What the task requires: Repeat every record below exactly as written.

#####

$ cat src/rtl/sim_ctrl_regs.sv
// Simulation control registers: firmware exit code, VCD dump trigger and an optional cycle timer.
// The timer (FSM, counter, completed-interval count, busy flag) is built only when SIM_CTRL_TIMER_EN is defined.
module sim_ctrl_regs #(
    parameter int unsigned TIMER_W = 32
) (
    input  logic        sys_clk,
    input  logic        sys_rst_n,
    input  logic        req_i,
    input  logic        we_i,
    input  logic [4:0]  addr_i,
    input  logic [31:0] wdata_i,
    output logic        gnt_o,
    output logic        rvalid_o,
    output logic [31:0] rdata_o,
    output logic        err_o,
    output logic        exit_valid_o,
    output logic [31:0] exit_value_o,
    output logic        vcd_trigger_o,
    output logic        timer_busy_o
);

    localparam logic [2:0] REG_EXIT  = 3'd0;
    localparam logic [2:0] REG_VCD   = 3'd1;
    localparam logic [2:0] REG_TCTRL = 3'd2;
    localparam logic [2:0] REG_TCNT  = 3'd3;
    localparam logic [2:0] REG_TRUNS = 3'd4;

    if (TIMER_W < 8 || TIMER_W > 32) begin : g_bad_timer_w
        $error("sim_ctrl_regs: TIMER_W must lie in 8..32");
    end

    logic [2:0]  reg_sel;
    logic        addr_lsb_unused;
    logic        mapped;
    logic        read_only;
    logic        acc_err;
    logic        wr_ok;
    logic        exit_we;
    logic        vcd_we;
    logic [31:0] rdata_d;
    logic [31:0] tctrl_rd;
    logic [31:0] tcnt_rd;
    logic [31:0] truns_rd;

    // The bus grants every request immediately; the response follows one edge later.
    assign gnt_o           = req_i;
    assign reg_sel         = addr_i[4:2];
    assign addr_lsb_unused = ^addr_i[1:0];

    assign mapped    = (reg_sel <= REG_TRUNS);
    assign read_only = (reg_sel == REG_TCNT) || (reg_sel == REG_TRUNS);
    assign acc_err   = !mapped || (we_i && read_only);
    assign wr_ok     = req_i && we_i && !acc_err;
    assign exit_we   = wr_ok && (reg_sel == REG_EXIT) && !exit_valid_o;
    assign vcd_we    = wr_ok && (reg_sel == REG_VCD);

    // NOTE: every signal written in always_comb gets a default first, so no path leaves it unassigned and no latch is inferred.
    always_comb begin
        rdata_d = '0;
        if (req_i && !we_i && !acc_err) begin
            case (reg_sel)
                REG_VCD:   rdata_d = {31'b0, vcd_trigger_o};
                REG_TCTRL: rdata_d = tctrl_rd;
                REG_TCNT:  rdata_d = tcnt_rd;
                REG_TRUNS: rdata_d = truns_rd;
                default:   rdata_d = '0;
            endcase
        end
    end

    // NOTE: sequential state is updated with non-blocking assignments so every flop samples pre-edge values.
    always_ff @(posedge sys_clk or negedge sys_rst_n) begin
        if (!sys_rst_n) begin
            rvalid_o <= 1'b0;
            rdata_o  <= '0;
            err_o    <= 1'b0;
        end else begin
            rvalid_o <= req_i;
            rdata_o  <= rdata_d;
            err_o    <= req_i && acc_err;
        end
    end

    // Exit code is captured once and held until reset; later writes are silently dropped.
    always_ff @(posedge sys_clk or negedge sys_rst_n) begin
        if (!sys_rst_n) begin
            exit_valid_o  <= 1'b0;
            exit_value_o  <= '0;
            vcd_trigger_o <= 1'b0;
        end else begin
            if (exit_we) begin
                exit_valid_o <= 1'b1;
                exit_value_o <= wdata_i;
            end
            if (vcd_we) begin
                vcd_trigger_o <= wdata_i[0];
            end
        end
    end

`ifdef SIM_CTRL_TIMER_EN
    typedef enum logic [1:0] {
        T_IDLE = 2'd0,
        T_RUN  = 2'd1,
        T_DONE = 2'd2
    } timer_state_t;

    timer_state_t       state_q;
    timer_state_t       state_d;
    logic [TIMER_W-1:0] cnt_q;
    logic [TIMER_W-1:0] cnt_d;
    logic [15:0]        runs_q;
    logic [15:0]        runs_d;
    logic               tctrl_we;
    logic               start_cmd;
    logic               stop_cmd;

    // Start and stop together cancel out and are accepted as a no-op.
    assign tctrl_we  = wr_ok && (reg_sel == REG_TCTRL);
    assign start_cmd = tctrl_we && (wdata_i[1:0] == 2'b01);
    assign stop_cmd  = tctrl_we && (wdata_i[1:0] == 2'b10);

    always_comb begin
        state_d = state_q;
        cnt_d   = cnt_q;
        runs_d  = runs_q;
        case (state_q)
            T_RUN: begin
                cnt_d = (&cnt_q) ? cnt_q : cnt_q + 1'b1;
                if (start_cmd) begin
                    cnt_d = '0;
                end else if (stop_cmd) begin
                    state_d = T_DONE;
                    runs_d  = runs_q + 16'd1;
                end
            end
            default: begin
                if (start_cmd) begin
                    cnt_d   = '0;
                    state_d = T_RUN;
                end
            end
        endcase
    end

    always_ff @(posedge sys_clk or negedge sys_rst_n) begin
        if (!sys_rst_n) begin
            state_q <= T_IDLE;
            cnt_q   <= '0;
            runs_q  <= '0;
        end else begin
            state_q <= state_d;
            cnt_q   <= cnt_d;
            runs_q  <= runs_d;
        end
    end

    assign timer_busy_o = (state_q == T_RUN);
    assign tctrl_rd     = {30'b0, state_q == T_DONE, state_q == T_RUN};
    assign tcnt_rd      = 32'(cnt_q);
    assign truns_rd     = {16'b0, runs_q};
`else
    assign timer_busy_o = 1'b0;
    assign tctrl_rd     = '0;
    assign tcnt_rd      = '0;
    assign truns_rd     = '0;
`endif

endmodule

#####

Written response:
$ cat src/rtl/sim_ctrl_regs.sv
// Simulation control registers: firmware exit code, VCD dump trigger and an optional cycle timer.
// The timer (FSM, counter, completed-interval count, busy flag) is built only when SIM_CTRL_TIMER_EN is defined.
module sim_ctrl_regs #(
    parameter int unsigned TIMER_W = 32
) (
    input  logic        sys_clk,
    input  logic        sys_rst_n,
    input  logic        req_i,
    input  logic        we_i,
    input  logic [4:0]  addr_i,
    input  logic [31:0] wdata_i,
    output logic        gnt_o,
    output logic        rvalid_o,
    output logic [31:0] rdata_o,
    output logic        err_o,
    output logic        exit_valid_o,
    output logic [31:0] exit_value_o,
    output logic        vcd_trigger_o,
    output logic        timer_busy_o
);

    localparam logic [2:0] REG_EXIT  = 3'd0;
    localparam logic [2:0] REG_VCD   = 3'd1;
    localparam logic [2:0] REG_TCTRL = 3'd2;
    localparam logic [2:0] REG_TCNT  = 3'd3;
    localparam logic [2:0] REG_TRUNS = 3'd4;

    if (TIMER_W < 8 || TIMER_W > 32) begin : g_bad_timer_w
        $error("sim_ctrl_regs: TIMER_W must lie in 8..32");
    end

    logic [2:0]  reg_sel;
    logic        addr_lsb_unused;
    logic        mapped;
    logic        read_only;
    logic        acc_err;
    logic        wr_ok;
    logic        exit_we;
    logic        vcd_we;
    logic [31:0] rdata_d;
    logic [31:0] tctrl_rd;
    logic [31:0] tcnt_rd;
    logic [31:0] truns_rd;

    // The bus grants every request immediately; the response follows one edge later.
    assign gnt_o           = req_i;
    assign reg_sel         = addr_i[4:2];
    assign addr_lsb_unused = ^addr_i[1:0];

    assign mapped    = (reg_sel <= REG_TRUNS);
    assign read_only = (reg_sel == REG_TCNT) || (reg_sel == REG_TRUNS);
    assign acc_err   = !mapped || (we_i && read_only);
    assign wr_ok     = req_i && we_i && !acc_err;
    assign exit_we   = wr_ok && (reg_sel == REG_EXIT) && !exit_valid_o;
    assign vcd_we    = wr_ok && (reg_sel == REG_VCD);

    // NOTE: every signal written in always_comb gets a default first, so no path leaves it unassigned and no latch is inferred.
    always_comb begin
        rdata_d = '0;
        if (req_i && !we_i && !acc_err) begin
            case (reg_sel)
                REG_VCD:   rdata_d = {31'b0, vcd_trigger_o};
                REG_TCTRL: rdata_d = tctrl_rd;
                REG_TCNT:  rdata_d = tcnt_rd;
                REG_TRUNS: rdata_d = truns_rd;
                default:   rdata_d = '0;
            endcase
        end
    end

    // NOTE: sequential state is updated with non-blocking assignments so every flop samples pre-edge values.
    always_ff @(posedge sys_clk or negedge sys_rst_n) begin
        if (!sys_rst_n) begin
            rvalid_o <= 1'b0;
            rdata_o  <= '0;
            err_o    <= 1'b0;
        end else begin
            rvalid_o <= req_i;
            rdata_o  <= rdata_d;
            err_o    <= req_i && acc_err;
        end
    end

    // Exit code is captured once and held until reset; later writes are silently dropped.
    always_ff @(posedge sys_clk or negedge sys_rst_n) begin
        if (!sys_rst_n) begin
            exit_valid_o  <= 1'b0;
            exit_value_o  <= '0;
            vcd_trigger_o <= 1'b0;
        end else begin
            if (exit_we) begin
                exit_valid_o <= 1'b1;
                exit_value_o <= wdata_i;
            end
            if (vcd_we) begin
                vcd_trigger_o <= wdata_i[0];
            end
        end
    end

`ifdef SIM_CTRL_TIMER_EN
    typedef enum logic [1:0] {
        T_IDLE = 2'd0,
        T_RUN  = 2'd1,
        T_DONE = 2'd2
    } timer_state_t;

    timer_state_t       state_q;
    timer_state_t       state_d;
    logic [TIMER_W-1:0] cnt_q;
    logic [TIMER_W-1:0] cnt_d;
    logic [15:0]        runs_q;
    logic [15:0]        runs_d;
    logic               tctrl_we;
    logic               start_cmd;
    logic               stop_cmd;

    // Start and stop together cancel out and are accepted as a no-op.
    assign tctrl_we  = wr_ok && (reg_sel == REG_TCTRL);
    assign start_cmd = tctrl_we && (wdata_i[1:0] == 2'b01);
    assign stop_cmd  = tctrl_we && (wdata_i[1:0] == 2'b10);

    always_comb begin
        state_d = state_q;
        cnt_d   = cnt_q;
        runs_d  = runs_q;
        case (state_q)
            T_RUN: begin
                cnt_d = (&cnt_q) ? cnt_q : cnt_q + 1'b1;
                if (start_cmd) begin
                    cnt_d = '0;
                end else if (stop_cmd) begin
                    state_d = T_DONE;
                    runs_d  = runs_q + 16'd1;
                end
            end
            default: begin
                if (start_cmd) begin
                    cnt_d   = '0;
                    state_d = T_RUN;
                end
            end
        endcase
    end

    always_ff @(posedge sys_clk or negedge sys_rst_n) begin
        if (!sys_rst_n) begin
            state_q <= T_IDLE;
            cnt_q   <= '0;
            runs_q  <= '0;
        end else begin
            state_q <= state_d;
            cnt_q   <= cnt_d;
            runs_q  <= runs_d;
        end
    end

    assign timer_busy_o = (state_q == T_RUN);
    assign tctrl_rd     = {30'b0, state_q == T_DONE, state_q == T_RUN};
    assign tcnt_rd      = 32'(cnt_q);
    assign truns_rd     = {16'b0, runs_q};
`else
    assign timer_busy_o = 1'b0;
    assign tctrl_rd     = '0;
    assign tcnt_rd      = '0;
    assign truns_rd     = '0;
`endif

endmodule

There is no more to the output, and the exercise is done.